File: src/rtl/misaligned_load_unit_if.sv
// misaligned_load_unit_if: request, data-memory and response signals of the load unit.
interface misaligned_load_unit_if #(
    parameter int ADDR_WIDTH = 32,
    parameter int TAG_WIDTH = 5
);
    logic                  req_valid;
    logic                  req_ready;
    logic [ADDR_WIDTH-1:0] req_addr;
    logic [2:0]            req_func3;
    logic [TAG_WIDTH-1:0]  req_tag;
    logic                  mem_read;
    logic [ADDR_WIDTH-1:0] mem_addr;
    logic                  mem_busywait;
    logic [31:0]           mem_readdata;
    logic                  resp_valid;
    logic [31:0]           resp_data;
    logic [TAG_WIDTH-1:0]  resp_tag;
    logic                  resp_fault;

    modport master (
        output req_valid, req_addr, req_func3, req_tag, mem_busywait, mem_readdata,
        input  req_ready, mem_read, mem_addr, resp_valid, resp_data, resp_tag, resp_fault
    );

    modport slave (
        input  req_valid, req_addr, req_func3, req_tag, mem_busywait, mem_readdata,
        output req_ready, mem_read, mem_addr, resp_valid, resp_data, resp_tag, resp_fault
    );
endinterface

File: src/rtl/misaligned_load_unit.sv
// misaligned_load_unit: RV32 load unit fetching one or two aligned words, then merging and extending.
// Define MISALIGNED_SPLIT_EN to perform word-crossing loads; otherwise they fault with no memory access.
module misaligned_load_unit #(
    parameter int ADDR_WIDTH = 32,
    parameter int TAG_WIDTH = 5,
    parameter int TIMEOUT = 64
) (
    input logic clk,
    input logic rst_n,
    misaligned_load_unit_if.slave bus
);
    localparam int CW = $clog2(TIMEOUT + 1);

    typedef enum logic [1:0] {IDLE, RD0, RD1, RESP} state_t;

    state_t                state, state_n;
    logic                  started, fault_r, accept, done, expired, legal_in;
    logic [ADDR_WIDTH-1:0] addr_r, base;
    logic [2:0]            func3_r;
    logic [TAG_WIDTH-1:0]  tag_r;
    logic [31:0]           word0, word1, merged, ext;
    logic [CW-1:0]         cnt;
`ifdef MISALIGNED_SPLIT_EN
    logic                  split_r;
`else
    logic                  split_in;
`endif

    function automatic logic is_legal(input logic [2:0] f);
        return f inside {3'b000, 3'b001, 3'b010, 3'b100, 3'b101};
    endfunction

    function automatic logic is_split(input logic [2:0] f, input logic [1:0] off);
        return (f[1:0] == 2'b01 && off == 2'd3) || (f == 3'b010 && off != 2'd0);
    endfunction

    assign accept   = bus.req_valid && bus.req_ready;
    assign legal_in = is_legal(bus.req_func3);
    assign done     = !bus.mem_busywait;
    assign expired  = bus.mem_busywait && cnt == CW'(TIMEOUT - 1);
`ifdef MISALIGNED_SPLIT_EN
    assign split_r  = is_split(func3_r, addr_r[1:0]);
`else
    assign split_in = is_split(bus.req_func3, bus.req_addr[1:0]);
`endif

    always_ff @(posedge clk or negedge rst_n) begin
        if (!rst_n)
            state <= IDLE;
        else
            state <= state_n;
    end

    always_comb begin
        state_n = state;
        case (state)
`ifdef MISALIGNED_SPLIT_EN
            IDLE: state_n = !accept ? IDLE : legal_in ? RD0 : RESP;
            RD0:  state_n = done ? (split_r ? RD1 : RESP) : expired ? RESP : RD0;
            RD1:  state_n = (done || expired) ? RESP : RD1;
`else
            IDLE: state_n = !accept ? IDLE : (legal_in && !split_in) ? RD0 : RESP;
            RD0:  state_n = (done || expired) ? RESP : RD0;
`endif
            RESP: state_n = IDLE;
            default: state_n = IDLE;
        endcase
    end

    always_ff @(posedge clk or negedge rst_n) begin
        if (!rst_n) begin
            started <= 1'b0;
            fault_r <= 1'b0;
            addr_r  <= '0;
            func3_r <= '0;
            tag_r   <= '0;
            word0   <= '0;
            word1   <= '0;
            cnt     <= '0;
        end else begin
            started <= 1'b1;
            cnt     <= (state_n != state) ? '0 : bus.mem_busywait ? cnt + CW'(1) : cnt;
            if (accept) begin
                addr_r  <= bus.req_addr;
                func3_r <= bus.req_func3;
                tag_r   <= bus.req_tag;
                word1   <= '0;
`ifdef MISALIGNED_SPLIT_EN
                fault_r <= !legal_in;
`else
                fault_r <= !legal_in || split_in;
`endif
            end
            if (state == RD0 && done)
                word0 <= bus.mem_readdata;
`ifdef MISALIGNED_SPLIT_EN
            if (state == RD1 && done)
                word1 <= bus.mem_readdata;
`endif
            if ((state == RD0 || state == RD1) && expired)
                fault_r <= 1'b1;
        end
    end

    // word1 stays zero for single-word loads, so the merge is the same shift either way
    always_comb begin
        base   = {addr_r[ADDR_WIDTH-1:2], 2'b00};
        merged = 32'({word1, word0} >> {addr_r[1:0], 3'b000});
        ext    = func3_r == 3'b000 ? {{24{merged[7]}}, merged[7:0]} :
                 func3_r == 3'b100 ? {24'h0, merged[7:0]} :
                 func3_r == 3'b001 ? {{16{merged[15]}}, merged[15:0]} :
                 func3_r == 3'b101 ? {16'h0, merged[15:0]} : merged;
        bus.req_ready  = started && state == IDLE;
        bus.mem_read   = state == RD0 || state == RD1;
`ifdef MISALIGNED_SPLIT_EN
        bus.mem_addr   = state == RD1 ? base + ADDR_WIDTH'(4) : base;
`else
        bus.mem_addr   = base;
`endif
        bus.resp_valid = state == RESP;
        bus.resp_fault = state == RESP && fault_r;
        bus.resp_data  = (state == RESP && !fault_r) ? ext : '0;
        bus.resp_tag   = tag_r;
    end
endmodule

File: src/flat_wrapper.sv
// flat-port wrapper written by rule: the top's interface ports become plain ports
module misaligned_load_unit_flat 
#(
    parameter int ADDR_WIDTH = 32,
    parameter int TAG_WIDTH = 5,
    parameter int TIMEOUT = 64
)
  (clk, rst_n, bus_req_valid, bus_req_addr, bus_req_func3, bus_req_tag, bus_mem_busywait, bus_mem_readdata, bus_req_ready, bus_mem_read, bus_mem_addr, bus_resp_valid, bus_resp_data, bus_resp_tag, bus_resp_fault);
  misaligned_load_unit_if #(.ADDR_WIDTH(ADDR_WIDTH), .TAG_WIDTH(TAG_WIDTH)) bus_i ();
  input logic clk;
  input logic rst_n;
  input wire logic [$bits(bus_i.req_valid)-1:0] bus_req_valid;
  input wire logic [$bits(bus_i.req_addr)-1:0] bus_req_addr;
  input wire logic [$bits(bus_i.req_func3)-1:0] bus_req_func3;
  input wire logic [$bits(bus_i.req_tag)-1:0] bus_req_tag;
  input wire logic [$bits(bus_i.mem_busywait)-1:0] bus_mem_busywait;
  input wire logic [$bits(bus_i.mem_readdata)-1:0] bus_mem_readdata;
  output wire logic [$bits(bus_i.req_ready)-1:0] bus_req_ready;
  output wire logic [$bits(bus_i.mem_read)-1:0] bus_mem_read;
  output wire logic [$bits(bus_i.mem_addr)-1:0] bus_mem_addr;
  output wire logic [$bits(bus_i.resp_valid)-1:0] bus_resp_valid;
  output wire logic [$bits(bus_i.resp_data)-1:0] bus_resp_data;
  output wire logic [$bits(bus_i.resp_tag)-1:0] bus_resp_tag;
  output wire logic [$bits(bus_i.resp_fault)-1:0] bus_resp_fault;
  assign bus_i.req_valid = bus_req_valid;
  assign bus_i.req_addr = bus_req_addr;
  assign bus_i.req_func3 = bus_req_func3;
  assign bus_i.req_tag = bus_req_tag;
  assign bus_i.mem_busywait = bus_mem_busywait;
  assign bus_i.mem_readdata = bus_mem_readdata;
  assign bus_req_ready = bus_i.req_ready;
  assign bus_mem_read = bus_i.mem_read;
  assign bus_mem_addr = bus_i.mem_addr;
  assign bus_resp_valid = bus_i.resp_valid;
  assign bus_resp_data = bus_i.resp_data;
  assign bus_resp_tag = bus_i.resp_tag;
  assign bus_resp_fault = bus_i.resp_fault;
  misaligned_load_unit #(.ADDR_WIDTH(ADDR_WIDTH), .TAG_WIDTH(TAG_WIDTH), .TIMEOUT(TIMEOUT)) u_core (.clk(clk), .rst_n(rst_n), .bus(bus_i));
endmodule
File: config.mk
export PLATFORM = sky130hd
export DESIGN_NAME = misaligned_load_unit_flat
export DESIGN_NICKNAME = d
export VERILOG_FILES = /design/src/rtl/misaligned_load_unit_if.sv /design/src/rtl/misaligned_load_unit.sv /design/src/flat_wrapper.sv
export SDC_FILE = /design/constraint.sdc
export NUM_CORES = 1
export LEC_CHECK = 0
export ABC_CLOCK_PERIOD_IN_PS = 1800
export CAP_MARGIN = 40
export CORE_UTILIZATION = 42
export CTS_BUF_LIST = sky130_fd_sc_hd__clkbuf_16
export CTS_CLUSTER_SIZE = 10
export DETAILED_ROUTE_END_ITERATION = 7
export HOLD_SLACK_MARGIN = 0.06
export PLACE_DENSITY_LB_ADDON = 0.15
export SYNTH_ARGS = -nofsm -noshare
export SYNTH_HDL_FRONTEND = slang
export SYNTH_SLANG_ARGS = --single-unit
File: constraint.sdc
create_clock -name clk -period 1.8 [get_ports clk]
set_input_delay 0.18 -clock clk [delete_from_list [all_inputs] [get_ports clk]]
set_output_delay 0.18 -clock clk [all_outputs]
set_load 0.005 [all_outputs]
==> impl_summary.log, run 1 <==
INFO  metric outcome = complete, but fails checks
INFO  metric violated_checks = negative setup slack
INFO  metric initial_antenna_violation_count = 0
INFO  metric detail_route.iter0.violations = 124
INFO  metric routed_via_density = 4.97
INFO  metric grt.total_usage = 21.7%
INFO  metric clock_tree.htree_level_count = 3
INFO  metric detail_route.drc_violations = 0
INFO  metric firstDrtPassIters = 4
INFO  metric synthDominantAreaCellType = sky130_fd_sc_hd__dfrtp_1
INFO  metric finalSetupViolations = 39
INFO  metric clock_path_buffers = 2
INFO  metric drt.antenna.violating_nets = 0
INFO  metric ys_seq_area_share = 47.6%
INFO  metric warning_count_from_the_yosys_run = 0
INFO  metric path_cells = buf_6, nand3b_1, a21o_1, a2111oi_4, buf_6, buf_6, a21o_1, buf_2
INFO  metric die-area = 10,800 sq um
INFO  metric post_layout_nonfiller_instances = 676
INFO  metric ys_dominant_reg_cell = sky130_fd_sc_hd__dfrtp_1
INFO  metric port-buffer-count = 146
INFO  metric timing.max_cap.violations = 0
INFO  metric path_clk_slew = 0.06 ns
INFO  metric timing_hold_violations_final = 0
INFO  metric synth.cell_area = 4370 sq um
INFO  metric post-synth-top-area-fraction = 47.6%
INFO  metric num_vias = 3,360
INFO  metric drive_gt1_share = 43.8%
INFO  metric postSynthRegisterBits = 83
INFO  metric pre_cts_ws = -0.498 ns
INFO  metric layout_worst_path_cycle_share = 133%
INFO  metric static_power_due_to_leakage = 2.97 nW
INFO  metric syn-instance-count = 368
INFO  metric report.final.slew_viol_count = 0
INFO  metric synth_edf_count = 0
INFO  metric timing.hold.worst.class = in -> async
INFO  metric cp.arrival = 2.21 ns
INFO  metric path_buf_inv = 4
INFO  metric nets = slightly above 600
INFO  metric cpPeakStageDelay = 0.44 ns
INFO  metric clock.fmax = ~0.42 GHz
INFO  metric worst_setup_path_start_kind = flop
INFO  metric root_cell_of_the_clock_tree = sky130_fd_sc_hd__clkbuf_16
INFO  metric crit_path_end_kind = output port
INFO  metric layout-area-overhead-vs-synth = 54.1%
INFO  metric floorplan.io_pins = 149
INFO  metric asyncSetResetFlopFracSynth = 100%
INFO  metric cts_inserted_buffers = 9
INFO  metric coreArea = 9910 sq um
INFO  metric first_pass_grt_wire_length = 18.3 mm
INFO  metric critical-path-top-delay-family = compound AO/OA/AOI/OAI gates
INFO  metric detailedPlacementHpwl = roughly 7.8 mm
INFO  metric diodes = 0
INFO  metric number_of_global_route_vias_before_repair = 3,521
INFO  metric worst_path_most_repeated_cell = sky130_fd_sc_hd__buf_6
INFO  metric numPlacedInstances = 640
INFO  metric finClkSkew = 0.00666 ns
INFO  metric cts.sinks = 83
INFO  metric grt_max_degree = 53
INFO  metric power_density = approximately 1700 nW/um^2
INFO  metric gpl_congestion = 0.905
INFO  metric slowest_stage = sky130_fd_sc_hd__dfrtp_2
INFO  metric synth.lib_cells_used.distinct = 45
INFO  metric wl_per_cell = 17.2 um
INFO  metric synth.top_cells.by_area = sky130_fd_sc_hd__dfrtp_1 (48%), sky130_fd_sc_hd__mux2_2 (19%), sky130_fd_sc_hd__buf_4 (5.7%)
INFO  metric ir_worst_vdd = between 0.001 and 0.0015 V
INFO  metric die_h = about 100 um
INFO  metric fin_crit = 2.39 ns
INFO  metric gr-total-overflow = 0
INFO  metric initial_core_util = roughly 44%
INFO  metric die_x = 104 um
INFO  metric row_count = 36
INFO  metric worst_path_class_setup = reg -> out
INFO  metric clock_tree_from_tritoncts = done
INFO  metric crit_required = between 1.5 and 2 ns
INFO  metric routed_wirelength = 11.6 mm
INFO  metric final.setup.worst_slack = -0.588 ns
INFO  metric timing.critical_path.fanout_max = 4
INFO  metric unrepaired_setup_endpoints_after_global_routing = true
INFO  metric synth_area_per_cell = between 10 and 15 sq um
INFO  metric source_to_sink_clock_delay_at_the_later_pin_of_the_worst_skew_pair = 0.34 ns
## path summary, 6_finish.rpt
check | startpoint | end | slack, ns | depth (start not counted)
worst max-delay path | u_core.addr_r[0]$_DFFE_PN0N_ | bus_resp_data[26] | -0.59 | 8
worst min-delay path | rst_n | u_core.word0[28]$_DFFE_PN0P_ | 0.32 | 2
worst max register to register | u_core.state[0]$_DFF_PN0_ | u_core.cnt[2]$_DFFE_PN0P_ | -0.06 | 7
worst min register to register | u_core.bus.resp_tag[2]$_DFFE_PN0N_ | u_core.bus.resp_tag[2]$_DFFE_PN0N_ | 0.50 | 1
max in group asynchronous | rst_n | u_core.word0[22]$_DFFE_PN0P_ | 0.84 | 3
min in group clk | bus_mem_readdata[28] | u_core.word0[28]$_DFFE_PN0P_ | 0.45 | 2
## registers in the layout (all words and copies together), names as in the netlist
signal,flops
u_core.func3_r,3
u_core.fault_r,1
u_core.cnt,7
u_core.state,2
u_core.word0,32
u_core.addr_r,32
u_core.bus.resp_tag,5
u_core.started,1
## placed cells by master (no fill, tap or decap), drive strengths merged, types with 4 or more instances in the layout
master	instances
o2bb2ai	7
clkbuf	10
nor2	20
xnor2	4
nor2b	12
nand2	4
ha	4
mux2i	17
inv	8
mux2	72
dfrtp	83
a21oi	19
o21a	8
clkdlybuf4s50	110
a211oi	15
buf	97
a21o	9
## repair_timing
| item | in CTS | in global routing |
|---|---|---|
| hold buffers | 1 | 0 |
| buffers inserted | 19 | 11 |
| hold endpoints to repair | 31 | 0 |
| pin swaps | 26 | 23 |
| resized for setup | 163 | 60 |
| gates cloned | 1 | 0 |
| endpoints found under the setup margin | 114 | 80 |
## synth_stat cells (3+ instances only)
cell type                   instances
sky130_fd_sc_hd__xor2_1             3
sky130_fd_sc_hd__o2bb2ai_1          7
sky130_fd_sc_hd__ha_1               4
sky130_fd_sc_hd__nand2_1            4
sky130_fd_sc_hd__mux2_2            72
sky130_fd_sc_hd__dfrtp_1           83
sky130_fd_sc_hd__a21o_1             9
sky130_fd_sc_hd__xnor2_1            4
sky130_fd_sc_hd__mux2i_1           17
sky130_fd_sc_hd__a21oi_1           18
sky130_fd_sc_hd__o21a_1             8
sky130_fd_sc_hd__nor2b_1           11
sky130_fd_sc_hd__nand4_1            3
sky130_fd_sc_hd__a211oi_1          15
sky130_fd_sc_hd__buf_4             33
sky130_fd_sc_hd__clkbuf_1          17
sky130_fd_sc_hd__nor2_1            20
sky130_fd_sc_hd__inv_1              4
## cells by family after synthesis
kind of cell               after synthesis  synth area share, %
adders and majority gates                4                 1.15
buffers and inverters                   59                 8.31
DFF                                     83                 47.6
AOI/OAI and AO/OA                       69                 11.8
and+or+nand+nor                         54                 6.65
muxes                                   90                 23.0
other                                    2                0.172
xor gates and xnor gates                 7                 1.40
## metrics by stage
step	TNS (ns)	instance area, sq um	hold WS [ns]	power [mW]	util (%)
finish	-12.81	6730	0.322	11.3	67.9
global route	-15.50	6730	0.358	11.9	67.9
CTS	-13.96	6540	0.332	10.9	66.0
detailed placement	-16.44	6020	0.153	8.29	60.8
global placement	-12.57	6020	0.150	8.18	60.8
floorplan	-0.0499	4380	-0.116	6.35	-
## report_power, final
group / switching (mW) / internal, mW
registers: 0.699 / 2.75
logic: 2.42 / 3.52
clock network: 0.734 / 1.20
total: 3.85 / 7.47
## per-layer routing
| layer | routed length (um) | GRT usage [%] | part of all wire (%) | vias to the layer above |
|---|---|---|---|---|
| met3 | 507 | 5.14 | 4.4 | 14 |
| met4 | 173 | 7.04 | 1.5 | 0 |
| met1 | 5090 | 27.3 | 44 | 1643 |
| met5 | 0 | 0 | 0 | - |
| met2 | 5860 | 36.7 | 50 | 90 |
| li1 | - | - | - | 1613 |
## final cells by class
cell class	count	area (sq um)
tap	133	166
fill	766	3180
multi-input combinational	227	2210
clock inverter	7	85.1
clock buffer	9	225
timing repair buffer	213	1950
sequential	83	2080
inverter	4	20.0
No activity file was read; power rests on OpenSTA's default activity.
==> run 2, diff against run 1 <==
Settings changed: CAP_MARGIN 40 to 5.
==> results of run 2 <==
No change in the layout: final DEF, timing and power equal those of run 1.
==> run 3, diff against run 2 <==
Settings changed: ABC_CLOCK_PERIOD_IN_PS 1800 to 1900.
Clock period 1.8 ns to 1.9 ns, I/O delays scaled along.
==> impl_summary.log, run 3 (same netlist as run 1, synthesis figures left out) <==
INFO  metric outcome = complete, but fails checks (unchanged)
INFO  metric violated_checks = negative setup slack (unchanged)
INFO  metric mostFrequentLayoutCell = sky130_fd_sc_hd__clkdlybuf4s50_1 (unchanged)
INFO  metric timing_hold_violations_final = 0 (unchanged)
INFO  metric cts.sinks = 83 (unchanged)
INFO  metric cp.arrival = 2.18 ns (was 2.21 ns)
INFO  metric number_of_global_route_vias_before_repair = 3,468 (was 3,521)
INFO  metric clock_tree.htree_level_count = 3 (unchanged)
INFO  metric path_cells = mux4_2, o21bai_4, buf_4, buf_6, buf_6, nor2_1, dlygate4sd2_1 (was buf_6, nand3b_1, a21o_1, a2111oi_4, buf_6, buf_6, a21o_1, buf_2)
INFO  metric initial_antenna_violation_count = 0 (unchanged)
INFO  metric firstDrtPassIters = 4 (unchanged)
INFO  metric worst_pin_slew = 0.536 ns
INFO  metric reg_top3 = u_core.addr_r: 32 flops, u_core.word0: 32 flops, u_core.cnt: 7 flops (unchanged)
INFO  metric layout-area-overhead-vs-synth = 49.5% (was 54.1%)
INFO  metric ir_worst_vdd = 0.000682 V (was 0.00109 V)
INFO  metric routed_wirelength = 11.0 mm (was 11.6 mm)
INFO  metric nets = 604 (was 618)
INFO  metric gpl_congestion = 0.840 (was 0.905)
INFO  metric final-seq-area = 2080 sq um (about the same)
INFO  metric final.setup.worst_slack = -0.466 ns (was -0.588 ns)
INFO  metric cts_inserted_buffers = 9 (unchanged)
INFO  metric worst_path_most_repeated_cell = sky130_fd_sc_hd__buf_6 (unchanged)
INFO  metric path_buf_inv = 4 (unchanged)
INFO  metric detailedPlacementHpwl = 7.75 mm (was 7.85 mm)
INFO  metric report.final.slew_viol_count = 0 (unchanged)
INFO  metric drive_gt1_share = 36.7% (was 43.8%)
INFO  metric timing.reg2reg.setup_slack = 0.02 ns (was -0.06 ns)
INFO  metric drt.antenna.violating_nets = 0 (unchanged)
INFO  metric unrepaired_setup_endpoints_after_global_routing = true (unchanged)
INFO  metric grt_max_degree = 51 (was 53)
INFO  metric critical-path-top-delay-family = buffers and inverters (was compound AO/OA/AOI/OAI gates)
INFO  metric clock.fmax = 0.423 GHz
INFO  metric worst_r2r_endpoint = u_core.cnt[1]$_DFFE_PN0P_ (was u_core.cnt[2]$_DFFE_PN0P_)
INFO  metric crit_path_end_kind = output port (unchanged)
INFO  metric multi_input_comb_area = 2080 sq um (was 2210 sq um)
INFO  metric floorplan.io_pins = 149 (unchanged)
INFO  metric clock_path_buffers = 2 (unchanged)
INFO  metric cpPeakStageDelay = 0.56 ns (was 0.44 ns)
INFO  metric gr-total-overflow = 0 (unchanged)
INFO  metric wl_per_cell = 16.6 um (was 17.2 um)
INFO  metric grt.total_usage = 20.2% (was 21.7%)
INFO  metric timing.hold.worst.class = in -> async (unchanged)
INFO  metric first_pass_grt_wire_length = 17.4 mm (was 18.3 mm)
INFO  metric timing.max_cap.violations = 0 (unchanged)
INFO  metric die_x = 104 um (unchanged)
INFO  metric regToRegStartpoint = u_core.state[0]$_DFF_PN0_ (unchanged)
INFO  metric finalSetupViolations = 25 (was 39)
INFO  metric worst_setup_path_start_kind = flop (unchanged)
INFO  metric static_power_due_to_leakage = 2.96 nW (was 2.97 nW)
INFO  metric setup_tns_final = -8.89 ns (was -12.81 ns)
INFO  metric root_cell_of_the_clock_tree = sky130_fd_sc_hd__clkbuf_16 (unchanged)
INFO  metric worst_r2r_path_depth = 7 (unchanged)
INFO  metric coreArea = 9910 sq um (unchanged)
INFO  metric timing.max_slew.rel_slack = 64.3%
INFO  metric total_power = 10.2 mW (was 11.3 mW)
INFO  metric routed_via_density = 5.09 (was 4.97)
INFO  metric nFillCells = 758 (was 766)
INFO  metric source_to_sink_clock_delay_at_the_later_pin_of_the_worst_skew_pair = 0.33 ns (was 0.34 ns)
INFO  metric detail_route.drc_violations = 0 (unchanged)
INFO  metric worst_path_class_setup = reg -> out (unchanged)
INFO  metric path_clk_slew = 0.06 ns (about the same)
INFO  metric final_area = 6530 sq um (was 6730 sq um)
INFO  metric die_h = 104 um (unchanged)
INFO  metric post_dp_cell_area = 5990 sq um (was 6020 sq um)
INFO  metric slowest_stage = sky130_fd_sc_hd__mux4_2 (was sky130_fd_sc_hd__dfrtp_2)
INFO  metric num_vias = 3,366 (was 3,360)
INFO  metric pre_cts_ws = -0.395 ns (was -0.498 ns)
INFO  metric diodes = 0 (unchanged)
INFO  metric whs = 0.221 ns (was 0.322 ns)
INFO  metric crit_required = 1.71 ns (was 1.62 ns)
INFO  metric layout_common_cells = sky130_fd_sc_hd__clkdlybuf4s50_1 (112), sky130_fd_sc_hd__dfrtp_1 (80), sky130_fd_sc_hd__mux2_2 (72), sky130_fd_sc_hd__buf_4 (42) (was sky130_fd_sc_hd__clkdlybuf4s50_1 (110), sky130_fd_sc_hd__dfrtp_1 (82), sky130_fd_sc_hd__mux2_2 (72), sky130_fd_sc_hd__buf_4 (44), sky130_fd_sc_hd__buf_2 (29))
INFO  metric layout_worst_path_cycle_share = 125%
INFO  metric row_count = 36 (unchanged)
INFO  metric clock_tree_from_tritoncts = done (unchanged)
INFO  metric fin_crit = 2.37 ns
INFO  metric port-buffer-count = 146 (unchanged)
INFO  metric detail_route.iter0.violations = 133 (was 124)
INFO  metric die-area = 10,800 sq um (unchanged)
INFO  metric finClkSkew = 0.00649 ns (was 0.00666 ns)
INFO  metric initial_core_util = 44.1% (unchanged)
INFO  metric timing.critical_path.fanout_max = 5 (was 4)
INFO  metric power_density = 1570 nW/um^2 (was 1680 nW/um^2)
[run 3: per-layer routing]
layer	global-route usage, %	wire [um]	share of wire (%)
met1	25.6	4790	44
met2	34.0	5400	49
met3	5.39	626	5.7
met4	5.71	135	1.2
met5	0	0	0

--------------------------------

- Your objective:
If a line in the entries includes the word "started", copy that line out.

- The completed task:
    logic                  started, fault_r, accept, done, expired, legal_in;
            started <= 1'b0;
            started <= 1'b1;
        bus.req_ready  = started && state == IDLE;
u_core.started,1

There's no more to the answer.